* [WORK REQUEST]: Up to and including the line with "worst min-delay path", output the records exactly as they appear.

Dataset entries
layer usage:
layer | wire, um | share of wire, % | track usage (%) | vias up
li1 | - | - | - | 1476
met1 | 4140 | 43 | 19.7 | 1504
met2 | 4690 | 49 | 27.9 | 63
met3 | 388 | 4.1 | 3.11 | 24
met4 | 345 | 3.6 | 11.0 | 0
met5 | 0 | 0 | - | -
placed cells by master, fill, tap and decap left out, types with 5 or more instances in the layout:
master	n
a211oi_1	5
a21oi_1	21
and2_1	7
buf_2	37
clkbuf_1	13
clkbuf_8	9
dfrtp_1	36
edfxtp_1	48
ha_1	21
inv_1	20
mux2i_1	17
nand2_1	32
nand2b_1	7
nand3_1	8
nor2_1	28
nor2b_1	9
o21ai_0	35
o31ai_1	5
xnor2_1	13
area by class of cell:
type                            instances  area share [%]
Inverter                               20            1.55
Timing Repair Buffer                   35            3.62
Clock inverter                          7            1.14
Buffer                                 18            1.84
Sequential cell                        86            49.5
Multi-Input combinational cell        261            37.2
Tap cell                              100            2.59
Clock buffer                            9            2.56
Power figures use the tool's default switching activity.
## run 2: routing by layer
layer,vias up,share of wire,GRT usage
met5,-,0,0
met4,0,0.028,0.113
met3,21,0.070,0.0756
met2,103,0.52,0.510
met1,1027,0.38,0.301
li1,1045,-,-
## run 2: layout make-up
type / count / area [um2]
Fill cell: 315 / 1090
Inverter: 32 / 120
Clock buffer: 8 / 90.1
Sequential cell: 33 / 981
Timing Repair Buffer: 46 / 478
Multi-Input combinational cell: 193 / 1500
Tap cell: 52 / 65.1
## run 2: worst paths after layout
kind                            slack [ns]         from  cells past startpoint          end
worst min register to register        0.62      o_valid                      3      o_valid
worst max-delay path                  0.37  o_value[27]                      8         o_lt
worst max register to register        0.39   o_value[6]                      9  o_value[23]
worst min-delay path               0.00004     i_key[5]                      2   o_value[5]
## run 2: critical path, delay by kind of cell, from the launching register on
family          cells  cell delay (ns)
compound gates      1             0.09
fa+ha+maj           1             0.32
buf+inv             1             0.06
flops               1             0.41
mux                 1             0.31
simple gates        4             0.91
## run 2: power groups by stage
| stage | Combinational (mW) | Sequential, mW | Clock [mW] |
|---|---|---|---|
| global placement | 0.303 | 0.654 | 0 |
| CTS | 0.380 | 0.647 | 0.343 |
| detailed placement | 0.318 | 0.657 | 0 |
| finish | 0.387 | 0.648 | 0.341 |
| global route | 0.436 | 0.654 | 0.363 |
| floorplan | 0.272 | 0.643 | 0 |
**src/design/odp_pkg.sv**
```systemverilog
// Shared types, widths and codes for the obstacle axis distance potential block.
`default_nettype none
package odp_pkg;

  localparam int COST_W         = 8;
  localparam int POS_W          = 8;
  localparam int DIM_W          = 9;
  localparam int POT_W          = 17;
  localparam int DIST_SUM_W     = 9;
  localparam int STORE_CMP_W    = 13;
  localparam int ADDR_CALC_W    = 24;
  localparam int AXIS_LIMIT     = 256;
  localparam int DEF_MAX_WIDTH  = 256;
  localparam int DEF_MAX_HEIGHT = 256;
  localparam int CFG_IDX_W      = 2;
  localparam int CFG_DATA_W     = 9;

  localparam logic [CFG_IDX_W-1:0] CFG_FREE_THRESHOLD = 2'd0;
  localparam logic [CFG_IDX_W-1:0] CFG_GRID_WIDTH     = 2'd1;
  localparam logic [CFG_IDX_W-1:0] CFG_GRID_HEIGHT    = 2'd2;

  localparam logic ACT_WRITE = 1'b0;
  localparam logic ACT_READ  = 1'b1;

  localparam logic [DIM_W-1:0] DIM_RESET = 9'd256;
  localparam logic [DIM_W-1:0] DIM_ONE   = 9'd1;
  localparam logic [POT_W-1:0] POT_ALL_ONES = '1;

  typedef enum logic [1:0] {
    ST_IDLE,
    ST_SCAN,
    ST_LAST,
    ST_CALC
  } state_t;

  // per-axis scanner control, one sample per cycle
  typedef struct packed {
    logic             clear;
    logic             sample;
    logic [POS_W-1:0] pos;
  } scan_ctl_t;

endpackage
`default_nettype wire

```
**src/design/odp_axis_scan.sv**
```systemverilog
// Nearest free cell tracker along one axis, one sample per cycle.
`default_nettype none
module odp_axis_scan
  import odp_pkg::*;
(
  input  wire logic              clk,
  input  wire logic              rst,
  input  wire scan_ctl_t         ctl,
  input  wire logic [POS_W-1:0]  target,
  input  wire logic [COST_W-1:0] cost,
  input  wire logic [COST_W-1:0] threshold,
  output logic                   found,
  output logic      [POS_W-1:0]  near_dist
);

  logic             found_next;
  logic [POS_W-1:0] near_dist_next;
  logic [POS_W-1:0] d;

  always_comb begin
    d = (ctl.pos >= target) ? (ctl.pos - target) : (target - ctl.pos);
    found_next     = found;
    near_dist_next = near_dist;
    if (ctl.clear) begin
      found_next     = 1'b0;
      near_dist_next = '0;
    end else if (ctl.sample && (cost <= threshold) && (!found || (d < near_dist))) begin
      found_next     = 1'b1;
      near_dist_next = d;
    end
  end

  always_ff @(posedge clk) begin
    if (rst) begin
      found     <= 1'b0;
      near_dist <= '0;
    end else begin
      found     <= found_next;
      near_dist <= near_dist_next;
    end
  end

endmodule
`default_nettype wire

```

* [YOUR RESPONSE]:
layer usage:
layer | wire, um | share of wire, % | track usage (%) | vias up
li1 | - | - | - | 1476
met1 | 4140 | 43 | 19.7 | 1504
met2 | 4690 | 49 | 27.9 | 63
met3 | 388 | 4.1 | 3.11 | 24
met4 | 345 | 3.6 | 11.0 | 0
met5 | 0 | 0 | - | -
placed cells by master, fill, tap and decap left out, types with 5 or more instances in the layout:
master	n
a211oi_1	5
a21oi_1	21
and2_1	7
buf_2	37
clkbuf_1	13
clkbuf_8	9
dfrtp_1	36
edfxtp_1	48
ha_1	21
inv_1	20
mux2i_1	17
nand2_1	32
nand2b_1	7
nand3_1	8
nor2_1	28
nor2b_1	9
o21ai_0	35
o31ai_1	5
xnor2_1	13
area by class of cell:
type                            instances  area share [%]
Inverter                               20            1.55
Timing Repair Buffer                   35            3.62
Clock inverter                          7            1.14
Buffer                                 18            1.84
Sequential cell                        86            49.5
Multi-Input combinational cell        261            37.2
Tap cell                              100            2.59
Clock buffer                            9            2.56
Power figures use the tool's default switching activity.
## run 2: routing by layer
layer,vias up,share of wire,GRT usage
met5,-,0,0
met4,0,0.028,0.113
met3,21,0.070,0.0756
met2,103,0.52,0.510
met1,1027,0.38,0.301
li1,1045,-,-
## run 2: layout make-up
type / count / area [um2]
Fill cell: 315 / 1090
Inverter: 32 / 120
Clock buffer: 8 / 90.1
Sequential cell: 33 / 981
Timing Repair Buffer: 46 / 478
Multi-Input combinational cell: 193 / 1500
Tap cell: 52 / 65.1
## run 2: worst paths after layout
kind                            slack [ns]         from  cells past startpoint          end
worst min register to register        0.62      o_valid                      3      o_valid
worst max-delay path                  0.37  o_value[27]                      8         o_lt
worst max register to register        0.39   o_value[6]                      9  o_value[23]
worst min-delay path               0.00004     i_key[5]                      2   o_value[5]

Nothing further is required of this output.